═════ Exercise data
===== src/design/spmr_pkg.sv =====
package spmr_pkg;

  localparam int WORD_W = 31;

  typedef logic [WORD_W-1:0] word_t;

  localparam word_t PM_MODULUS = 31'h7FFF_FFFF;
  localparam logic [14:0] PM_MULT = 15'd16807;

  localparam logic FUNC_DRAW   = 1'b0;
  localparam logic FUNC_RESEED = 1'b1;

  typedef enum logic [6:0] {
    ST_IDLE   = 7'b0000001,
    ST_FILL_A = 7'b0000010,
    ST_FILL_B = 7'b0000100,
    ST_DRAW_A = 7'b0001000,
    ST_DRAW_B = 7'b0010000,
    ST_DRAW_C = 7'b0100000,
    ST_DRAW_D = 7'b1000000
  } state_t;

endpackage


===== src/design/spmr_req_if.sv =====
interface spmr_req_if;
  logic               valid;
  logic               ready;
  logic               func;
  spmr_pkg::word_t    seed;

  modport source (output valid, output func, output seed, input ready);
  modport sink (input valid, input func, input seed, output ready);
endinterface


===== src/design/spmr_rsp_if.sv =====
interface spmr_rsp_if;
  logic               valid;
  logic               ready;
  spmr_pkg::word_t    random_value;
  spmr_pkg::word_t    next_state;

  modport source (output valid, output random_value, output next_state, input ready);
  modport sink (input valid, input random_value, input next_state, output ready);
endinterface


===== src/design/spmr_lcg.sv =====
module spmr_lcg (
  input  logic            clk,
  input  spmr_pkg::word_t state,
  output spmr_pkg::word_t state_next
);

  logic [45:0] prod;
  logic [31:0] fold_sum;
  logic [31:0] fold_red;

  // The modulus is a Mersenne number, so the high bits of the product fold back onto the
  // low bits and one conditional subtraction finishes the reduction.
  always_ff @(posedge clk) begin
    prod <= 46'(state) * 46'(spmr_pkg::PM_MULT);
  end

  always_comb begin
    fold_sum = {1'b0, prod[30:0]} + {17'd0, prod[45:31]};
    fold_red = fold_sum - {1'b0, spmr_pkg::PM_MODULUS};
    if (fold_sum >= {1'b0, spmr_pkg::PM_MODULUS}) begin
      state_next = fold_red[30:0];
    end else begin
      state_next = fold_sum[30:0];
    end
  end

endmodule


===== src/design/spmr_slot.sv =====
module spmr_slot #(
  parameter int TABLE_SIZE = 32
) (
  input  logic                          clk,
  input  spmr_pkg::word_t               value,
  output logic [$clog2(TABLE_SIZE)-1:0] slot
);

  localparam int SLOT_W = $clog2(TABLE_SIZE);
  localparam longint SLOT_DIV = 1 + (longint'(spmr_pkg::PM_MODULUS) - 1) / TABLE_SIZE;
  localparam longint RCP = (longint'(1) << 31) / SLOT_DIV;
  localparam int RCP_W = $clog2(RCP + 1);
  localparam int PROD_W = 31 + RCP_W;
  localparam logic [31:0] DIV_C = 32'(SLOT_DIV);
  localparam logic [SLOT_W-1:0] SLOT_LAST = SLOT_W'(TABLE_SIZE - 1);

  logic [PROD_W-1:0] est_prod;
  logic [SLOT_W-1:0] q_est;
  spmr_pkg::word_t   value_d;
  logic [31:0]       back_prod;
  logic [31:0]       remain;

  // The reciprocal estimate is low by at most one; the remainder check corrects it.
  always_comb begin
    est_prod = PROD_W'(value) * PROD_W'(RCP);
  end

  always_ff @(posedge clk) begin
    value_d <= value;
    q_est   <= est_prod[31 +: SLOT_W];
  end

  always_comb begin
    back_prod = 32'(q_est) * DIV_C;
    remain    = {1'b0, value_d} - back_prod;
  end

  always_ff @(posedge clk) begin
    if (remain >= DIV_C && q_est != SLOT_LAST) begin
      slot <= q_est + SLOT_W'(1);
    end else begin
      slot <= q_est;
    end
  end

endmodule


===== src/design/spmr_table.sv =====
module spmr_table #(
  parameter int TABLE_SIZE = 32
) (
  input  logic                          clk,
  input  logic                          wr_en,
  input  logic [$clog2(TABLE_SIZE)-1:0] wr_addr,
  input  spmr_pkg::word_t               wr_data,
  input  logic                          rd_en,
  input  logic [$clog2(TABLE_SIZE)-1:0] rd_addr,
  output spmr_pkg::word_t               rd_data
);

  spmr_pkg::word_t mem [TABLE_SIZE];

  always_ff @(posedge clk) begin
    if (wr_en) begin
      mem[wr_addr] <= wr_data;
    end
  end

  always_ff @(posedge clk) begin
    if (rd_en) begin
      rd_data <= mem[rd_addr];
    end
  end

endmodule


===== src/design/shuffled_park_miller_random.sv =====
// A draw request steps through DRAW_A, DRAW_B, DRAW_C and DRAW_D after acceptance; DRAW_D
// holds until the previous response is taken, then loads the response and returns to idle,
// so the block takes no new request until the response is loaded. A reseed, or the first draw
// after reset, first steps the generator WARMUP_STEPS + TABLE_SIZE times through the multiply
// and fold unit, filling the shuffle table. Synchronous reset sets the generator state to one
// and marks the table as empty; the table contents themselves are not cleared.
module shuffled_park_miller_random #(
  parameter int TABLE_SIZE   = 32,
  parameter int WARMUP_STEPS = 8
) (
  input logic          clk,
  input logic          rst,
  spmr_req_if.sink     req,
  spmr_rsp_if.source   rsp
);

  localparam int SLOT_W = $clog2(TABLE_SIZE);
  localparam int STEPS = WARMUP_STEPS + TABLE_SIZE;
  localparam int CNT_W = $clog2(STEPS);
  localparam logic [CNT_W-1:0] CNT_LAST = CNT_W'(STEPS - 1);
  localparam logic [CNT_W-1:0] CNT_WARM = CNT_W'(WARMUP_STEPS);

  spmr_pkg::state_t  state;
  logic [CNT_W-1:0]  cnt;
  logic [CNT_W-1:0]  fill_pos;
  spmr_pkg::word_t   lcg_state;
  spmr_pkg::word_t   last_output;
  spmr_pkg::word_t   step_next;
  spmr_pkg::word_t   seed_fixed;
  logic [SLOT_W-1:0] slot;
  spmr_pkg::word_t   rd_data;
  logic              rd_en;
  logic              wr_en;
  logic [SLOT_W-1:0] wr_addr;
  spmr_pkg::word_t   wr_data;
  logic              accept;
  logic              deliver;

  spmr_lcg u_lcg (
    .clk        (clk),
    .state      (lcg_state),
    .state_next (step_next)
  );

  spmr_slot #(.TABLE_SIZE(TABLE_SIZE)) u_slot (
    .clk   (clk),
    .value (last_output),
    .slot  (slot)
  );

  spmr_table #(.TABLE_SIZE(TABLE_SIZE)) u_table (
    .clk     (clk),
    .wr_en   (wr_en),
    .wr_addr (wr_addr),
    .wr_data (wr_data),
    .rd_en   (rd_en),
    .rd_addr (slot),
    .rd_data (rd_data)
  );

  assign req.ready = (state == spmr_pkg::ST_IDLE);
  assign accept    = req.valid && req.ready;
  assign deliver   = (state == spmr_pkg::ST_DRAW_D) && (!rsp.valid || rsp.ready);
  assign rd_en     = (state == spmr_pkg::ST_DRAW_C);

  // Seeds of zero and of the modulus itself both reduce to zero and start from one.
  always_comb begin
    if (req.seed == '0 || req.seed == spmr_pkg::PM_MODULUS) begin
      seed_fixed = spmr_pkg::WORD_W'(1);
    end else begin
      seed_fixed = req.seed;
    end
  end

  // The table fills from the highest slot down to slot zero.
  always_comb begin
    fill_pos = CNT_LAST - cnt;
    wr_en    = 1'b0;
    wr_addr  = slot;
    wr_data  = lcg_state;
    if (state == spmr_pkg::ST_FILL_B && cnt >= CNT_WARM) begin
      wr_en   = 1'b1;
      wr_addr = fill_pos[SLOT_W-1:0];
      wr_data = step_next;
    end else if (deliver) begin
      wr_en = 1'b1;
    end
  end

  always_ff @(posedge clk) begin
    if (rst) begin
      state       <= spmr_pkg::ST_IDLE;
      cnt         <= '0;
      lcg_state   <= spmr_pkg::WORD_W'(1);
      last_output <= '0;
      rsp.valid   <= 1'b0;
    end else begin
      if (deliver) begin
        rsp.valid <= 1'b1;
      end else if (rsp.ready) begin
        rsp.valid <= 1'b0;
      end
      unique case (state)
        spmr_pkg::ST_IDLE: begin
          if (accept) begin
            cnt <= '0;
            if (req.func == spmr_pkg::FUNC_RESEED) begin
              lcg_state <= seed_fixed;
              state     <= spmr_pkg::ST_FILL_A;
            end else if (last_output == '0) begin
              lcg_state <= spmr_pkg::WORD_W'(1);
              state     <= spmr_pkg::ST_FILL_A;
            end else begin
              state <= spmr_pkg::ST_DRAW_A;
            end
          end
        end
        spmr_pkg::ST_FILL_A: begin
          state <= spmr_pkg::ST_FILL_B;
        end
        spmr_pkg::ST_FILL_B: begin
          lcg_state <= step_next;
          if (cnt == CNT_LAST) begin
            last_output <= step_next;
            state       <= spmr_pkg::ST_DRAW_A;
          end else begin
            cnt   <= cnt + CNT_W'(1);
            state <= spmr_pkg::ST_FILL_A;
          end
        end
        spmr_pkg::ST_DRAW_A: begin
          state <= spmr_pkg::ST_DRAW_B;
        end
        spmr_pkg::ST_DRAW_B: begin
          lcg_state <= step_next;
          state     <= spmr_pkg::ST_DRAW_C;
        end
        spmr_pkg::ST_DRAW_C: begin
          state <= spmr_pkg::ST_DRAW_D;
        end
        spmr_pkg::ST_DRAW_D: begin
          if (deliver) begin
            last_output <= rd_data;
            state       <= spmr_pkg::ST_IDLE;
          end
        end
        default: begin
          state <= spmr_pkg::ST_IDLE;
        end
      endcase
    end
  end

  always_ff @(posedge clk) begin
    if (deliver) begin
      rsp.random_value <= rd_data;
      rsp.next_state   <= lcg_state;
    end
  end

endmodule

===== src/flat_wrapper.sv =====
// flat-port wrapper written by rule: the top's interface ports become plain ports
module shuffled_park_miller_random_flat 
#(
  parameter int TABLE_SIZE   = 32,
  parameter int WARMUP_STEPS = 8
)
  (clk, rst, req_valid, req_func, req_seed, req_ready, rsp_valid, rsp_random_value, rsp_next_state, rsp_ready);
  spmr_req_if req_i ();
  spmr_rsp_if rsp_i ();
  input logic clk;
  input logic rst;
  input wire logic [$bits(req_i.valid)-1:0] req_valid;
  input wire logic [$bits(req_i.func)-1:0] req_func;
  input wire logic [$bits(req_i.seed)-1:0] req_seed;
  output wire logic [$bits(req_i.ready)-1:0] req_ready;
  output wire logic [$bits(rsp_i.valid)-1:0] rsp_valid;
  output wire logic [$bits(rsp_i.random_value)-1:0] rsp_random_value;
  output wire logic [$bits(rsp_i.next_state)-1:0] rsp_next_state;
  input wire logic [$bits(rsp_i.ready)-1:0] rsp_ready;
  assign req_i.valid = req_valid;
  assign req_i.func = req_func;
  assign req_i.seed = req_seed;
  assign req_ready = req_i.ready;
  assign rsp_valid = rsp_i.valid;
  assign rsp_random_value = rsp_i.random_value;
  assign rsp_next_state = rsp_i.next_state;
  assign rsp_i.ready = rsp_ready;
  shuffled_park_miller_random #(.TABLE_SIZE(TABLE_SIZE), .WARMUP_STEPS(WARMUP_STEPS)) u_core (.clk(clk), .rst(rst), .req(req_i), .rsp(rsp_i));
endmodule

===== config.mk =====
export PLATFORM = sky130hd
export DESIGN_NAME = shuffled_park_miller_random_flat
export DESIGN_NICKNAME = d
export VERILOG_FILES = /design/src/design/spmr_pkg.sv /design/src/design/spmr_req_if.sv /design/src/design/spmr_rsp_if.sv /design/src/design/spmr_lcg.sv /design/src/design/spmr_slot.sv /design/src/design/spmr_table.sv /design/src/design/shuffled_park_miller_random.sv /design/src/flat_wrapper.sv
export SDC_FILE = /design/constraint.sdc
export NUM_CORES = 2
export LEC_CHECK = 0
export BUFFER_PORTS_ARGS = -buffer_cell sky130_fd_sc_hd__buf_2
export CAP_MARGIN = 10
export CELL_PAD_IN_SITES_DETAIL_PLACEMENT = 1
export CELL_PAD_IN_SITES_GLOBAL_PLACEMENT = 2
export CORE_UTILIZATION = 52
export CTS_CLUSTER_SIZE = 24
export DETAILED_ROUTE_END_ITERATION = 8
export PLACE_DENSITY_LB_ADDON = 0.1
export SETUP_SLACK_MARGIN = 0.4
export SLEW_MARGIN = 20
export SYNTH_ARGS = -nofsm -noshare
export SYNTH_HDL_FRONTEND = slang
export SYNTH_SLANG_ARGS = --single-unit
export TNS_END_PERCENT = 10

===== constraint.sdc =====
create_clock -name clk -period 13.5 [get_ports clk]
set_input_delay 2.7 -clock clk [delete_from_list [all_inputs] [get_ports clk]]
set_output_delay 2.7 -clock clk [all_outputs]
set_load 0.02 [all_outputs]

==> flow_metrics.py <==
metrics = {
    "status": {
        "status": "finished with violations",
        "violations": "design-rule violations",
    },
    "floorplanning": {
        "die_y_um": 328,
        "rows": 119,
        "dieArea_um2": 108000,
        "die_w_um": 328,
        "start_util_pct": 52.5,
        "ios": 100,
        "core_um2": 105000,
    },
    "layout": {
        "multiInputGateArea_um2": 19100,
        "drive_gt1_share_pct": 22.5,
        "regArea_um2": 35200,
        "num_antenna_cells": 0,
        "nNetsFinal": 3852,
        "utilization_pct": 59.3,
        "final_common_cell": "edfxtp_1",
        "final_cell_mix": "edfxtp_1, mux4_2, inv_1, ha_1, fa_1",
        "stdcell_area_um2": 62600,
        "area_growth_pct": 13.0,
        "nFillCells": 9360,
    },
    "power_and_ir_drop": {
        "switching_share_pct": 36.1,
        "p_leak_nw": 21.7,
        "ir_drop_uv": 158,
        "p_sw_mw": 4.56,
        "internal_power_mw": 8.08,
        "power.share.clock_pct": 28.0,
        "power_frac_seq_pct": 35.8,
        "power_frac_comb_pct": 36.3,
        "pwr_density_cell_nw_per_um2": 202,
    },
    "logic_synthesis": {
        "syn_area_um2": 55300,
        "syn_inst": 3296,
        "postSynthRegisterBits": 1217,
        "yosysWarnings": 0,
        "synth_fp_nets": 3672,
        "syn_area_per_cell_um2": 16.8,
        "async_flop_share_pct": 0,
        "ys_seq_area_share_pct": 63.6,
        "synth_edf_count": 1085,
        "ys_types": 86,
        "synth_flop_cell": "edfxtp_1",
    },
    "route": {
        "vias": 31700,
        "drtIter0Drc": 3745,
        "viasPerCell": 6.38,
        "drtPass1Iterations": 7,
        "drt-total-wl_um": 164000,
        "drc": 14,
        "wl_per_cell_um": 32.9,
        "drtAntennaViolNets": 0,
    },
    "placed_design": {
        "place_area_um2": 58100,
        "gp_congestion": 0.930,
        "io_buffers": 99,
        "hpwl_um": 104000,
    },
    "cts": {
        "post_cts_buffers": 0,
        "clock_sinks": 1217,
        "cts-root-buf": "clkbuf_16",
        "cts_resized": 0,
        "postCtsHoldBufs": 0,
        "tritoncts.num_buffers": 130,
        "insertion_delay_ns": 0.74,
        "clkSlewWorstSetupHoldPaths_ns": 0.06,
        "h-tree-depth": 4,
        "cts_buffer_depth": 3,
        "cts_tree": "yes",
    },
    "global_route": {
        "grt_first_pass_wirelength_um": 236000,
        "grt_max_degree": 93,
        "antenna_found_initial": 9,
        "grt_overflow": 0,
        "grt_pass1_vias": 33300,
        "gr-usage-all-layers_pct": 30.9,
    },
    "worst_hold_path": {
        "hp-start": "u_core.u_slot.value_d[27]",
        "worst_hold_path_type": "flip-flop to flip-flop",
        "hold_depth": 0,
        "min_to": "u_core.u_slot.slot[1]",
    },
    "worst_setup_path": {
        "endpoint_kind": "flip-flop",
        "crit_fanout": 8,
        "critPathRequiredTime_ns": 14.12,
        "arrival_ns": 7.59,
        "crit_type": "flip-flop to flip-flop",
        "rr_worst_depth": 23,
        "r2r_setup_slack_ns": 6.53,
        "crit_start": "u_core.lcg_state[9]",
        "startpoint_type": "flip-flop",
        "worstReg2RegEnd": "u_core.u_lcg.prod[45]",
        "r2r_start": "u_core.lcg_state[9]",
    },
    "sta": {
        "tightest_slew_ns": 1.09,
        "finClkSkew_ns": 0.0430,
        "setup_viol_count_final": 0,
        "finalCritPeriodShare_pct": 51.6,
        "timing.final.max_slew_violations": 0,
        "min_period_ns": 6.97,
        "timing.slew.headroom_pct": 27.3,
        "hold_viol": 0,
        "rsz0062_at_grt": "false",
        "fin_tns_setup_ns": 0,
        "fmax_mhz": 144,
    },
    "run": {
        "maxCapViolations": 0,
    },
}
-- kinds of logic (layout without fill, tap and decap cells) --
kind of cell / count (synthesis) / after routing / synth area share [%]
DFF: 1217 / 1217 / 63.6
and+or+nand+nor: 499 / 499 / 4.63
buffers and inverters: 437 / 722 / 3.01
AOI/OAI and AO/OA: 386 / 386 / 4.74
muxes: 344 / 344 / 13.3
adders and majority gates: 340 / 340 / 9.50
xor gates and xnor gates: 73 / 73 / 1.17
-- per-layer routing --
metal	vias up	wire, um	part of all wire (%)	GRT usage (%)
met3	256	11300	6.9	4.42
met4	8	4590	2.8	9.63
met1	16900	67400	41	42.9
li1	13200	-	-	-
met5	-	55	0.034	0
met2	1327	80500	49	51.1
-- worst max path at each step --
stage                                 to  slack, ns  depth (start not counted)
2_1_floorplan  u_core.u_table.mem[11][0]       7.37                          5
3_3_place_gp       u_core.u_lcg.prod[43]       6.80                         23
3_5_place_dp       u_core.u_lcg.prod[45]       6.62                         23
4_1_cts            u_core.u_lcg.prod[45]       6.61                         23
5_1_grt            u_core.u_lcg.prod[43]       6.20                         23
6_report           u_core.u_lcg.prod[45]       6.53                         23
-- cells in the mapped netlist (all sizes together), types with 8 or more instances --
cell	number	area, um^2
edfxtp	1085	32600
mux4	310	6980
inv	301	1130
ha	206	2580
fa	134	2680
dfxtp	132	2640
nor2	124	465
nand2	100	378
clkbuf	98	368
a21oi	95	479
o21ai	74	374
xnor2	49	429
nand3	48	240
nor3	44	220
nand4	38	238
buf	36	160
nor4	34	234
mux2	32	360
a221oi	28	245
xor2	24	218
or3	23	149
a31oi	22	138
o31ai	21	158
a211oi	18	145
a21o	18	135
and3	13	81.3
o21bai	12	90.1
and4	11	96.3
nand2b	11	68.8
o22ai	11	68.8
and2	10	62.6
nor2b	9	56.3
o211a	9	90.1
nand3b	8	60.1
o211ai	8	60.1
-- power by group through the flow --
stage          clock [mW]  sequential, mW  combinational [mW]
2_1_floorplan           0            4.53                3.15
3_3_place_gp            0            4.60                4.39
3_5_place_dp            0            4.61                4.50
4_1_cts              3.58            4.53                4.53
5_1_grt              3.70            4.53                5.12
6_report             3.54            4.52                4.59
-- through the flow --
| stage | hold WS, ns | std cells | setup slack (ns) | total power [mW] |
|---|---|---|---|---|
| floorplan | 0.310 | 3296 | 7.37 | 7.68 |
| global placement | 0.315 | 4729 | 6.80 | 8.99 |
| detailed placement | 0.313 | 4731 | 6.62 | 9.11 |
| CTS | 0.325 | 4968 | 6.61 | 12.6 |
| global route | 0.329 | 4972 | 6.20 | 13.4 |
| finish | 0.325 | 4972 | 6.53 | 12.6 |
-- sequential cells by signal, indices dropped and copies added, names as in the netlist --
name / flops
u_core.u_table.rd_data: 31
u_core.cnt: 6
u_core.rsp.random_value: 31
u_core.last_output: 31
u_core.state: 7
u_core.rsp.valid: 1
u_core.u_slot.value_d: 4
u_core.u_lcg.prod: 46
u_core.u_table.mem: 992
u_core.u_slot.q_est: 1
u_core.rsp.next_state: 31
u_core.lcg_state: 31
u_core.u_slot.slot: 5
-- critical path, stage by stage, from the launching register on --
cell,delay (ns)
dfxtp_1,0.51
inv_1,0.18
fa_1,0.52
inv_1,0.05
ha_1,0.27
inv_1,0.06
fa_1,0.52
inv_1,0.05
ha_1,0.28
fa_1,0.48
inv_1,0.06
fa_1,0.47
inv_1,0.04
ha_1,0.34
a2111oi_0,0.46
o21ai_0,0.22
a31oi_1,0.36
nor4bb_1,0.15
o41ai_1,0.76
o211ai_1,0.28
nand2_1,0.18
nor2_1,0.08
a311o_1,0.37
and2_1,0.17
-- final cells by class --
cell class              instances  share of cell area [%]
repair buffers                182                    1.88
flip-flops and latches       1217                    56.3
clock inverters                72                    1.27
clock buffers                 165                    5.46
inverters                     303                    1.82
well taps                    1391                    2.78
multi-input cells            1642                    30.5
Power figures use the tool's default switching activity.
══════════
__Exercise__
Which lines in the records above contain the word "deliver"? Return each of them.

__Expected answer__
  logic              deliver;
  assign deliver   = (state == spmr_pkg::ST_DRAW_D) && (!rsp.valid || rsp.ready);
    end else if (deliver) begin
      if (deliver) begin
          if (deliver) begin
    if (deliver) begin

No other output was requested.